■ WHAT IS REQUIRED: Could you retype, exactly as written, every line from the top of the records through the line that contains "row7 = 1-bit"?

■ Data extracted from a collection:
-------

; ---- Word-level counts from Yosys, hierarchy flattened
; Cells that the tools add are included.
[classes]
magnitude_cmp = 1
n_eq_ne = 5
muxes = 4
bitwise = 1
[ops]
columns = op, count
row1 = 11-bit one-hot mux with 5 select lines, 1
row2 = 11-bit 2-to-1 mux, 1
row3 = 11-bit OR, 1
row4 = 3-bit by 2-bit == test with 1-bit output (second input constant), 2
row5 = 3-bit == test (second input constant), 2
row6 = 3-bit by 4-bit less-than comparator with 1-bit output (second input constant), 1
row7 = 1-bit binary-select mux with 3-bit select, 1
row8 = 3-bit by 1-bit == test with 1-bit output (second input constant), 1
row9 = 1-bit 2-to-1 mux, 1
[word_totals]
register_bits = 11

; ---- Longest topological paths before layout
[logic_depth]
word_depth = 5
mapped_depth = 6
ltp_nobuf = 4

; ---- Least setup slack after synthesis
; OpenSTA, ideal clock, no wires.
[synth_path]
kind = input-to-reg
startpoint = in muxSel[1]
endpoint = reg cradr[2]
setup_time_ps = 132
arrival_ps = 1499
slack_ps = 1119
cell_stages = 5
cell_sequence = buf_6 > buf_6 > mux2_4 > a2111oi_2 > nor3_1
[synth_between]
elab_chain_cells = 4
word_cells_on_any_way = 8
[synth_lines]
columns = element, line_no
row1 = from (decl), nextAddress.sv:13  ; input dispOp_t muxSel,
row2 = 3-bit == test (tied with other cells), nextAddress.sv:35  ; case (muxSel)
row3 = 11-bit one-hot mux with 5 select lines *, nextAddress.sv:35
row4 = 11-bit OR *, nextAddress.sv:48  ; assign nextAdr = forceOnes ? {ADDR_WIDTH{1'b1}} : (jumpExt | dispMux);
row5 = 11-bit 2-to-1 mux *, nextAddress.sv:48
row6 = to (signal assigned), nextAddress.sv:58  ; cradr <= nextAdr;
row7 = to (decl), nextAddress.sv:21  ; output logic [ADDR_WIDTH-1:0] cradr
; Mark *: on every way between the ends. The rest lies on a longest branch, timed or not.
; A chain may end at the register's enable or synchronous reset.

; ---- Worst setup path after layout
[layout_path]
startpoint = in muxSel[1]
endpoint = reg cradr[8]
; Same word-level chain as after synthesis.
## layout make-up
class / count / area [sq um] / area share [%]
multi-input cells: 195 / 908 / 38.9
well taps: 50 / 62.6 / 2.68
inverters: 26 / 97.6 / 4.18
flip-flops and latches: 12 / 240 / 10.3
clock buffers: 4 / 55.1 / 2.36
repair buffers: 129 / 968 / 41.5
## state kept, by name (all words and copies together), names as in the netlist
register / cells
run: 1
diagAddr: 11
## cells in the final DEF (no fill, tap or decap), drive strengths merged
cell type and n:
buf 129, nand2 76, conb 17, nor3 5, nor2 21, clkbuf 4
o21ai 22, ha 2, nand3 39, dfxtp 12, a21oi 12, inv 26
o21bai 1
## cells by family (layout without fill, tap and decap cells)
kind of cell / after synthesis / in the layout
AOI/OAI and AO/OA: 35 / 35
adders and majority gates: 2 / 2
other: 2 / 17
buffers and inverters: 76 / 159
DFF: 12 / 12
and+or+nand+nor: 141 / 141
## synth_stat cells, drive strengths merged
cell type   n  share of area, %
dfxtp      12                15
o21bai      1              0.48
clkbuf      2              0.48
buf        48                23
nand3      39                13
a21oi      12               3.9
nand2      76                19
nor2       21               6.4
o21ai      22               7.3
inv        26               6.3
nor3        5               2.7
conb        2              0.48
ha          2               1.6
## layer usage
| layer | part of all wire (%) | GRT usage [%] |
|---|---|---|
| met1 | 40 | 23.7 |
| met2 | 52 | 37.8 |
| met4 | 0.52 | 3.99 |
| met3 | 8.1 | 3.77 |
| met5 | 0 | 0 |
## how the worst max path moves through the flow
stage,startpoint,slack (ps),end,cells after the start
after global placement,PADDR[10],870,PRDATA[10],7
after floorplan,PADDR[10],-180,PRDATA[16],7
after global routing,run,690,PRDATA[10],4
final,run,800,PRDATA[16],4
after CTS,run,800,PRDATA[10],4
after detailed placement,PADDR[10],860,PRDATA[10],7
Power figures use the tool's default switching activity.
--- config.mk ---
export PLATFORM = sky130hd
export DESIGN_NAME = seqControl
export DESIGN_NICKNAME = d
export VERILOG_FILES = /design/src/common/seqPkg.sv /design/src/source/seqControl.sv
export SDC_FILE = /design/constraint.sdc
export NUM_CORES = 1
export LEC_CHECK = 0
export ABC_AREA = 1
export ABC_CLOCK_PERIOD_IN_PS = 800
export BUFFER_PORTS_ARGS = -buffer_cell sky130_fd_sc_hd__buf_4
export CORE_AREA = 2 2 39 41
export DETAILED_ROUTE_END_ITERATION = 16
export DIE_AREA = 0 0 41 43
export PLACE_DENSITY = 0.42
export SYNTH_ARGS = -nofsm -noshare
export SYNTH_HDL_FRONTEND = slang
export SYNTH_SLANG_ARGS = --single-unit
--- constraint.sdc ---
create_clock -name vclk -period 0.8
set_input_delay 0.04 -clock vclk [all_inputs]
set_output_delay 0.04 -clock vclk [all_outputs]
set_load 0.02 [all_outputs]
--- src/common/seqPkg.sv ---
`default_nettype none

package seqPkg;

  ////////////////////////////////////////////////////////////
  // Microword layout
  ////////////////////////////////////////////////////////////

  // J[10:0], op[13:11], cond[16:14]
  localparam int JUMP_W      = 11;
  localparam int OP_W        = 3;
  localparam int COND_W      = 3;
  localparam int MICROWORD_W = 17;

  // Dispatch opcode in the op field
  typedef enum logic [OP_W-1:0] {
    DISP_NONE   = 3'd0,
    DISP_SKIP   = 3'd1,
    DISP_NIBBLE = 3'd2,
    DISP_IR     = 3'd3,
    DISP_DIAG   = 3'd4,
    DISP_CALL   = 3'd5,
    DISP_RETURN = 3'd6
  } dispOp_t;

  ////////////////////////////////////////////////////////////
  // APB register map, byte offsets
  ////////////////////////////////////////////////////////////

  typedef enum logic [11:0] {
    REG_CTRL   = 12'h000,
    REG_DIAG   = 12'h004,
    REG_CRADR  = 12'h008,
    REG_STACK  = 12'h00C,
    REG_RETURN = 12'h010,
    // Control store word i lives at CS_BASE + 4*i
    CS_BASE    = 12'h400
  } regAddr_t;

endpackage

`default_nettype wire

--- src/source/seqControl.sv ---
`timescale 1ns/1ps
`default_nettype none

module seqControl
  import seqPkg::*;
(
  input  dispOp_t           op,
  input  logic [COND_W-1:0] cond,
  input  logic              run,
  input  logic              trap,
  output dispOp_t           muxSel,
  output logic              advance,
  output logic              forceOnes,
  output logic              push,
  output logic              pop,
  output logic              dispParity
);

  logic isCall;
  logic isReturn;

  ////////////////////////////////////////////////////////////
  // Opcode decode
  ////////////////////////////////////////////////////////////

  assign isCall   = (op == DISP_CALL);
  assign isReturn = (op == DISP_RETURN);

  // Trap overrides the dispatch, so the mux is parked on J alone
  always_comb begin
    if (trap) begin
      muxSel = DISP_NONE;
    end else begin
      muxSel = op;
    end
  end

  ////////////////////////////////////////////////////////////
  // Sequencing controls
  ////////////////////////////////////////////////////////////

  // A trap steps the sequencer even when halted
  assign advance   = run | trap;
  assign forceOnes = trap;

  // Trap counts as a call and saves the interrupted address
  assign push = (isCall | trap) & advance;

  // No pop under trap, the return would be lost otherwise
  assign pop = isReturn & ~trap & run;

  // Diagnostic parity over the dispatch fields
  assign dispParity = ^{op, cond};

endmodule

`default_nettype wire

== Yosys cells after proc, flatten, opt, wreduce, memory -nomap -nowiden ==
Cells that the tools add are included.

* Reductions and logical operators: 1
* Bitwise gates (word level): 6
* Mux-type cells: 1
* Eq/ne operators: 2
* Multiply operators: 0
* Shifts and indexed selects: 0
* Div/mod/pow operators: 0
* $lt $le $gt $ge: 0
* Add/subtract/negate cells: 0

{| class="wikitable"
|+ Operator list
! operator !! number
|-
| 3-bit equality test (second input constant) || 2
|-
| 6-bit XOR reduction || 1
|-
| 1-bit AND || 3
|-
| 3-bit two-way mux || 1
|-
| 1-bit bitwise OR || 2
|-
| 1-bit inverter || 1
|}

* Memories kept: 0
* Latch bits: 0
* Register bits: 0
* Memory bits (read-only): 0
* Input bits: 8
* Word-level logic and storage cells: 10
* RAM bits: 0

== Longest topological paths before layout ==
Gate-level depths: netlist of the first run.

* Depth after elaboration: 3
* Gate-level depth with buffers: 7

== Worst setup path after synthesis of the first run ==
No wires, ideal clock.

* Path kind: input -> output
* Start: in run
* End: out pop
* Buffers on the path: 0
* Setup slack: -0.002 ns
* Stages on the path: 2
* Arrival: 0.762 ns
* Cell sequence: inv_1 nor4_1

* Word-level cells in the longest chain between the ends: 1

{| class="wikitable"
|+ Ends and longest elaborated chain
! element !! line !! text
|-
| from (decl) || seqControl.sv:9 || <nowiki>input logic run,</nowiki>
|-
| 1-bit AND || seqControl.sv:50 || <nowiki>assign pop = isReturn & ~trap & run;</nowiki>
|-
| to (decl) || seqControl.sv:15 || <nowiki>output logic pop,</nowiki>
|}

No other way between the ends.

== Worst setup path after layout of the first run ==
* Start: in op[0]
* End: out dispParity

* Word-level cells in the longest chain between the ends: 1

{| class="wikitable"
|+ Ends and longest elaborated chain
! element !! line !! text
|-
| from (decl) || seqControl.sv:7 || <nowiki>input dispOp_t op,</nowiki>
|-
| 6-bit XOR reduction || seqControl.sv:53 || <nowiki>assign dispParity = ^{op, cond};</nowiki>
|-
| to (decl) || seqControl.sv:16 || <nowiki>output logic dispParity</nowiki>
|}

No other way between the ends.

==> results of run 1 <==
-- synth_stat cells --
cell type	instances	share of area, %
buf_4	1	4.8
inv_1	8	19
inv_2	1	2.4
nand2_1	19	45
nand2_2	2	7.9
nand3_1	2	6.3
nor2_1	3	7.1
nor4_1	1	4.0
o21ai_0	1	3.2
-- metrics by stage --
stage,hold WS (ns),instances,setup WS [ns],area [µm²],utilization [%]
after floorplan,0.132,38,0.116,164,-
after global routing,0.354,69,0.00799,305,22.1
after CTS,0.343,69,0.0705,297,21.4
after detailed placement,0.341,69,0.0705,297,21.4
final,0.337,69,0.0755,305,22.1
after global placement,0.341,69,0.0706,297,21.4
-- power by group through the flow --
stage | Sequential (mW) | Combinational (mW) | Clock (mW)
2_1_floorplan | 0 | 0.0951 | 0
6_report | 0 | 0.186 | 0
3_5_place_dp | 0 | 0.177 | 0
4_1_cts | 0 | 0.178 | 0
5_1_grt | 0 | 0.206 | 0
3_3_place_gp | 0 | 0.177 | 0
-- critical path, stage by stage --
cell and delay [ns]:
buf_4 0.13, inv_2 0.06, nand2_1 0.04, nand2_1 0.06, nand2_2 0.06, nand2_1 0.06
nand2_1 0.04, nand2_1 0.07, buf_6 0.11
-- cells by family (layout without fill, tap and decap cells) --
group,after synthesis,count (layout),synth area share (%)
buffers and inverters,10,25,26.2
AO/OA/AOI/OAI,1,1,3.17
AND/OR/NAND/NOR,27,27,70.6
-- worst paths after layout --
kind | start | endpoint | depth (start not counted)
setup / recovery | op[0] | dispParity | 9
hold / removal | trap | forceOnes | 2
-- cell usage in the layout, fill, tap and decap left out --
cell and n:
buf_4 15, inv_2 3, buf_6 1, nand3_2 1, o21ai_0 1, nand2_1 19
inv_1 6, nand3_1 1, nor4_2 1, nand2_2 2, nor2_1 3
-- timing repair --
action | CTS | global route
endpoints found under the hold margin | 0 | 0
endpoints found under the setup margin | 0 | 1
resized for setup | 0 | 4
-- cell type report --
cell class         count  area share, %
inverters              9           11.1
repair buffers        16           40.6
multi-input cells     28           41.8
well taps             16           6.56
-- per-layer routing --
layer	routed length, µm	vias to the layer above
met5	0	-
met4	0	0
met3	47	0
met2	194	10
met1	193	92
li1	-	140
## config.mk

```make
export PLATFORM = sky130hd
export DESIGN_NAME = returnStack
export DESIGN_NICKNAME = d
export VERILOG_FILES = /design/src/crAddress/returnStack.sv
export SDC_FILE = /design/constraint.sdc
export NUM_CORES = 1
export LEC_CHECK = 0
export BUFFER_PORTS_ARGS = -buffer_cell sky130_fd_sc_hd__buf_2
export CAP_MARGIN = 20
export CORE_ASPECT_RATIO = 0.75
export CORE_MARGIN = 1
export CORE_UTILIZATION = 60
export DETAILED_ROUTE_END_ITERATION = 16
export GPL_TIMING_DRIVEN = 1
export PLACE_DENSITY = 0.78
export SLEW_MARGIN = 10
export SYNTH_ARGS = -nofsm -noshare
export SYNTH_HDL_FRONTEND = slang
export SYNTH_SLANG_ARGS = --single-unit
```

## constraint.sdc

```tcl
create_clock -name CLK -period 5.15 [get_ports CLK]
set_input_delay 0.7725 -clock CLK [delete_from_list [all_inputs] [get_ports CLK]]
set_output_delay 0.7725 -clock CLK [all_outputs]
set_load 0.02 [all_outputs]
```

## src/crAddress/returnStack.sv

```systemverilog
`timescale 1ns/1ps
`default_nettype none

module returnStack #(
  parameter int ADDR_WIDTH  = 11,
  parameter int STACK_DEPTH = 16
) (
  input  logic                           CLK,
  input  logic                           RESET,
  input  logic                           push,
  input  logic                           pop,
  input  logic [ADDR_WIDTH-1:0]          pushData,
  output logic [ADDR_WIDTH-1:0]          returnAddr,
  output logic [$clog2(STACK_DEPTH)-1:0] stackPtr,
  output logic [$clog2(STACK_DEPTH):0]   stackDepth
);

  localparam int PTR_W = $clog2(STACK_DEPTH);

  logic [ADDR_WIDTH-1:0] stack [STACK_DEPTH];
  logic [ADDR_WIDTH-1:0] topReg;
  logic [PTR_W-1:0]      ptrBelow;

  // Entry that becomes the top after a pop
  assign ptrBelow = stackPtr - PTR_W'(2);

  ////////////////////////////////////////////////////////////
  // Pointer and depth
  ////////////////////////////////////////////////////////////

  // Pointer wraps freely, so a full stack overwrites its oldest entry
  always_ff @(posedge CLK) begin
    if (RESET) begin
      stackPtr   <= '0;
      stackDepth <= '0;
    end else if (push) begin
      stackPtr <= stackPtr + PTR_W'(1);
      if (stackDepth != (PTR_W+1)'(STACK_DEPTH)) begin
        stackDepth <= stackDepth + (PTR_W+1)'(1);
      end
    end else if (pop) begin
      stackPtr <= stackPtr - PTR_W'(1);
      if (stackDepth != '0) begin
        stackDepth <= stackDepth - (PTR_W+1)'(1);
      end
    end
  end

  ////////////////////////////////////////////////////////////
  // Storage and top of stack
  ////////////////////////////////////////////////////////////

  always_ff @(posedge CLK) begin
    if (push) begin
      stack[stackPtr] <= pushData;
      topReg          <= pushData;
    end else if (pop) begin
      topReg <= stack[ptrBelow];
    end
  end

  // Top always mirrors the entry at pointer minus one
  assign returnAddr = topReg;

endmodule

`default_nettype wire

```

Yosys cells after proc, flatten, opt, wreduce, memory -nomap -nowiden
Memories as Yosys holds them, arrays and structs flattened.
Index checks and enable logic that the tools add are counted.
{"block": "word_totals", "reg_bits": 20, "ramBits": 176, "in_bits": 15, "out_inout_bits": 20, "word_cells": 25, "memories": 1}
{"memory": "stack", "words": 16, "width": 11, "read_ports": 1, "rd_clocked_by_memory_dff": 0, "wr": 1, "line_no": "20", "rtl": "logic [ADDR_WIDTH-1:0] stack [STACK_DEPTH];"}
{"block": "classes", "add_sub_neg": 5, "n_eq_ne": 2, "n_mux": 10, "reduce_logical": 4}
{"operator": "11-bit 2-to-1 mux", "count": 2}
{"operator": "5-bit 2-to-1 mux", "count": 4}
{"operator": "4-bit 2-to-1 mux", "count": 2}
{"operator": "5-bit by 1-bit adder with 5-bit output, second input constant", "count": 1}
{"operator": "5-bit inequality test, second input constant", "count": 1}
{"operator": "5-bit nonzero test", "count": 1}
{"operator": "5-bit by 1-bit subtractor with 5-bit output, second input constant", "count": 1}
{"operator": "4-bit by 1-bit adder with 4-bit output, second input constant", "count": 1}
{"operator": "2-bit nonzero test", "count": 2}
{"operator": "4-bit by 1-bit subtractor with 4-bit output, second input constant", "count": 1}
{"operator": "4-bit by 2-bit subtractor with 4-bit output, second input constant", "count": 1}
{"operator": "3-bit AND reduction", "count": 1}
{"operator": "1-bit 2-to-1 mux", "count": 2}
{"operator": "2-bit by 1-bit inequality test with 1-bit output, second input constant", "count": 1}

Logic depth before layout (Yosys ltp)
Gate-level depths: netlist of the first run.
{"block": "logic_depth", "ltp_word": 4, "ltp_mapped": 10, "ltp_nobuf": 6}

Least setup slack after synthesis of the first run
No wires, ideal clock.
{"block": "synth_path", "kind": "register to register", "from": "register stackPtr[1]", "to": "register topReg[1], in the netlist returnAddr[1], data pin", "setup_ps": 270, "t_arrival_ps": 2626, "required_time_ps": 4880, "setup_slack_ps": 2254, "path_stages_with_launch": 11, "n_path_buf": 5, "period_less_slack_ps": 2896, "cell_sequence": "dfxtp_1 > buf_2 > buf_2 > clkinv_1 > ha_1 > buf_2 > buf_2 > clkbuf_1 > nand3_1 > o221ai_1 > o311ai_1"}
{"block": "synth_between", "elab_chain_len": 4}
{"element": "start: declaration", "line_no": "14", "rtl": "output logic [$clog2(STACK_DEPTH)-1:0] stackPtr,"}
{"element": "start signal: assignment", "line_no": "37", "rtl": "stackPtr <= stackPtr + PTR_W'(1);"}
{"element": "start signal: assignment", "line_no": "42", "rtl": "stackPtr <= stackPtr - PTR_W'(1);"}
{"element": "4-bit by 2-bit subtractor with 4-bit output", "line_no": "25", "rtl": "assign ptrBelow = stackPtr - PTR_W'(2);"}
{"element": "memory 16 x 11 bit"}
{"element": "11-bit 2-to-1 mux", "line_no": "57", "rtl": "end else if (pop) begin"}
{"element": "11-bit 2-to-1 mux", "line_no": "54", "rtl": "if (push) begin"}
{"element": "end signal: assignment", "line_no": "56", "rtl": "topReg <= pushData;"}
{"element": "end signal: assignment", "line_no": "58", "rtl": "topReg <= stack[ptrBelow];"}
{"element": "end: declaration", "line_no": "21", "rtl": "logic [ADDR_WIDTH-1:0] topReg;"}
No other way between the ends. The select of a mux whose other input is x is not followed.
A chain may end at the register's enable or synchronous reset.

Final worst setup path of the first run
{"block": "layout_path", "from": "register stackPtr[0]", "to": "memory stack[9][5], enable pin"}
{"element": "end: declaration", "line_no": "20"}
No word-level cell before the write port.

==> results of run 1 <==
[through the flow]
| stage | power, uW | cells | hold slack [ns] |
|---|---|---|---|
| 2_1_floorplan | 2409 | 449 | 0.5472 |
| 3_3_place_gp | 2591 | 632 | 0.4999 |
| 3_5_place_dp | 2617 | 634 | 0.5204 |
| 4_1_cts | 3878 | 664 | 0.5270 |
| 5_1_grt | 4008 | 675 | 0.5592 |
| 6_report | 3887 | 675 | 0.5324 |
[per-layer routing]
| metal | track usage (%) | vias up | wire length (microns) |
|---|---|---|---|
| li1 | - | 1890 | - |
| met1 | 37.85 | 2272 | 6915 |
| met2 | 40.72 | 279 | 8028 |
| met3 | 5.906 | 43 | 1531 |
| met4 | 11.93 | 0 | 511 |
| met5 | 0 | - | 0 |
[cells in the final DEF, fill, tap and decap left out, types with 8 or more instances in the layout]
| cell | synthesis | final |
|---|---|---|
| o21ai_0 | 8 | 8 |
| clkbuf_16 | 0 | 17 |
| nor2_1 | 22 | 21 |
| a2bb2oi_1 | 10 | 10 |
| mux2_2 | 30 | 30 |
| buf_2 | 13 | 34 |
| mux4_2 | 20 | 20 |
| o22ai_1 | 8 | 8 |
| edfxtp_1 | 187 | 187 |
| nand2_1 | 16 | 16 |
| mux2i_1 | 15 | 15 |
| buf_4 | 4 | 10 |
[worst max-delay path: stages, from the launching register on]
cell and delay [ns]:
dfxtp_2 0.84, buf_4 0.53, nand2_1 0.19, nor2_1 0.89
[final cells by class]
| class | count | area [sq um] | share of cell area [%] |
|---|---|---|---|
| flip-flops and latches | 196 | 5798 | 64.87 |
| multi-input cells | 223 | 2033 | 22.75 |
| clock buffers | 18 | 429.2 | 4.802 |
| repair buffers | 50 | 312.8 | 3.500 |
| well taps | 171 | 214.0 | 2.394 |
| clock inverters | 12 | 131.4 | 1.470 |
| inverters | 5 | 18.77 | 0.2100 |
[Yosys cell counts, drive strengths merged]
master,instances
a21oi,5
o32ai,3
o221a,7
a22oi,4
a211oi,2
mux2,30
nor2,22
nand3,7
a21o,5
buf,18
inv,3
dfxtp,9
o22ai,8
mux4,20
mux2i,15
o211ai,4
o31ai,2
xor2,1
or4,1
and2,7
edfxtp,187
o311ai,4
xnor2,3
o221ai,6
a2111oi,1
clkbuf,7
nor3,4
and2b,1
nand2,16
ha,6
nand2b,7
o21a,1
a22o,1
a2bb2oi,10
or2,3
nor2b,2
and3,1
o21ai,12
clkinv,2
fa,2
[sequential cells by signal (all words and copies together) (netlist names)]
name / cells
returnAddr: 11
stack: 176
stackDepth: 5
stackPtr: 4
[worst max path at each step]
stage,from,endpoint,depth (start not counted)
3_3_place_gp,stackPtr[0],stack[3][0],3
5_1_grt,stackPtr[0],stack[9][0],3
2_1_floorplan,stackPtr[1],returnAddr[1],10
3_5_place_dp,stackPtr[0],stack[1][9],3
4_1_cts,stackPtr[0],stack[1][3],3
6_report,stackPtr[0],stack[9][5],3
[where the power goes]
part,internal [uW],switching [uW],total [uW]
Clock,710,576,1290
Sequential,1840,56.1,1900
Combinational,288,414,702
Total,2840,1050,3890
[cells by family after synthesis]
| family | count (synthesis) |
|---|---|
| xor+xnor | 4 |
| buf+inv | 30 |
| flops | 196 |
| mux | 65 |
| compound gates | 75 |
| fa+ha+maj | 8 |
| simple gates | 71 |
==> metrics, run 1 <==
status=completed; Remaining DRCs=0; CTS max path bufs=2; CP Capture Type=flop; initial antenna violation count=0; initial drt markers=605; Leak=0.002969 uW; FF-to-FF setup slack=2.27 ns; CTS-repair resized insts=0; ranking of synthesized cells by area=edfxtp_1 (71%), mux4_2 (5.7%), mux2_2 (4.2%); Ant. Diodes=0; vias in the first global route=4336; reg2reg end=stack[9][5]; syn nets=472; Yosys top cell by area=edfxtp_1; Synth Area in XOR/XNOR=0.4407%; Worst Reg-to-Reg Cells=3; drt first pass iters=5; crit path DAT=2.94 ns; WL per Instance=25.16 microns; Vias=4484; first-pass GRT wire length=25630 microns; share of layout cells above drive strength 1=29.76%; GRT Total Usage=26.80%; post-CTS setup buffers=0; unrepaired setup endpoints after global routing=false; Worst Skew=0.01358 ns; Placed Area=0.008273 sq mm; Synth Area in Compound Gates=7.287%; CTS Hold Buffers Added=0; HP Start=stackDepth[2]; drt total wl=16990 microns; post-route ant nets=0; I/O pin cnt=35; Hold Path Depth=2; Avg Inst Size Synth=17.71 sq um; pwr dens=434.9 mW/mm^2; num rows=36; Yosys warning total=0; R2R Path Start=stackPtr[0]; worst hold path class=reg2reg; Syn Std Cell Area=0.007950 sq mm; Slew headroom=25.35%; CTS clk-pin slew, worst paths=0.07 ns; # H-tree levels=4; hpwl dp=10530 microns; RePlAce Congestion=0.8348; Worst Tran Pin Value=1.116 ns; Fillers=814; Setup CP Type=reg2reg; Post-Route Setup TNS=0 ns; pre-CTS setup slack=2.137 ns; CTS tree=done; Initial Utilization=61.28%; DR vias/cell=6.643; Num CTS Buffers=17; Finished Cell Area=0.008937 sq mm; Mapped Cells=449; #FFs+latches synth=196; simple-gate area share of the yosys netlist=4.312%; FMAX=0.3468 GHz; core footprint=0.01297 sq mm; Worst VDD drop=0.3150 mV; Die Wd=134.9 microns; die area=0.01372 sq mm; final hold violations=0; Worst Slack Setup Final=2.267 ns; Synth top area share=70.63%; largest family of logic cells by synthesized area=multiplexers; Final Cycle Share=55.98%; Clock Latency Late Sink=0.44 ns; minimum clock period=2.883 ns; Die Y-Extent=101.7 microns; Area growth syn-to-layout=12.42%; fin. max-slew vios=0; PortBufs=34; Sink Count=196; WP data required=5.20 ns; register area share after synthesis=72.90%; final core utilization=68.89%; Worst Hold Endpoint=stackDepth[2]; root buf cell=clkbuf_16; CP Max Fanout=31; Synth cell types=47; max-cap check violation count=0; Setup crit start kind=flop; final setup vio count=0; total congestion overflow=0; nets=516; largest net degree at the start of global routing=58; proportion of synthesized area in mux cells=11.80%; Adder-Cell Fraction of Synth Area=1.448%
Power figures use the tool's default switching activity.
==> inputs of run 2 (changes only) <==
clock period = 2.9 ns   (was 5.15 ns; I/O delays follow)
==> run 2 against run 1 <==
Compared with the run above:
- via count increased by 2.1%
- critical path depth increased by 4
- setup slack got worse by 1.9 ns
- worst hold slack got worse by 0.22 ns
`config.mk`:
```
export PLATFORM = sky130hd
export DESIGN_NAME = beam_power_store
export DESIGN_NICKNAME = d
export VERILOG_FILES = /design/src/design/bfp_header_pkg.sv /design/src/design/beam_power_store.sv
export SDC_FILE = /design/constraint.sdc
export NUM_CORES = 1
export LEC_CHECK = 0
export ABC_AREA = 1
export BUFFER_PORTS_ARGS = -buffer_cell sky130_fd_sc_hd__buf_2
export CAP_MARGIN = 40
export CORE_MARGIN = 1.5
export CORE_UTILIZATION = 40
export CTS_BUF_LIST = sky130_fd_sc_hd__clkbuf_8
export CTS_CLUSTER_DIAMETER = 200
export DETAILED_ROUTE_END_ITERATION = 7
export PLACE_DENSITY_LB_ADDON = 0.2
export SYNTH_ARGS = -nofsm -noshare
export SYNTH_HDL_FRONTEND = slang
export SYNTH_SLANG_ARGS = --single-unit
export TNS_END_PERCENT = 10
```
`constraint.sdc`:
```
create_clock -name clk -period 1.7 [get_ports clk]
set_input_delay 0.255 -clock clk [delete_from_list [all_inputs] [get_ports clk]]
set_output_delay 0.255 -clock clk [all_outputs]
set_load 0.01 [all_outputs]
```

-------

■ ANSWER TO THE PROBLEM:
; ---- Word-level counts from Yosys, hierarchy flattened
; Cells that the tools add are included.
[classes]
magnitude_cmp = 1
n_eq_ne = 5
muxes = 4
bitwise = 1
[ops]
columns = op, count
row1 = 11-bit one-hot mux with 5 select lines, 1
row2 = 11-bit 2-to-1 mux, 1
row3 = 11-bit OR, 1
row4 = 3-bit by 2-bit == test with 1-bit output (second input constant), 2
row5 = 3-bit == test (second input constant), 2
row6 = 3-bit by 4-bit less-than comparator with 1-bit output (second input constant), 1
row7 = 1-bit binary-select mux with 3-bit select, 1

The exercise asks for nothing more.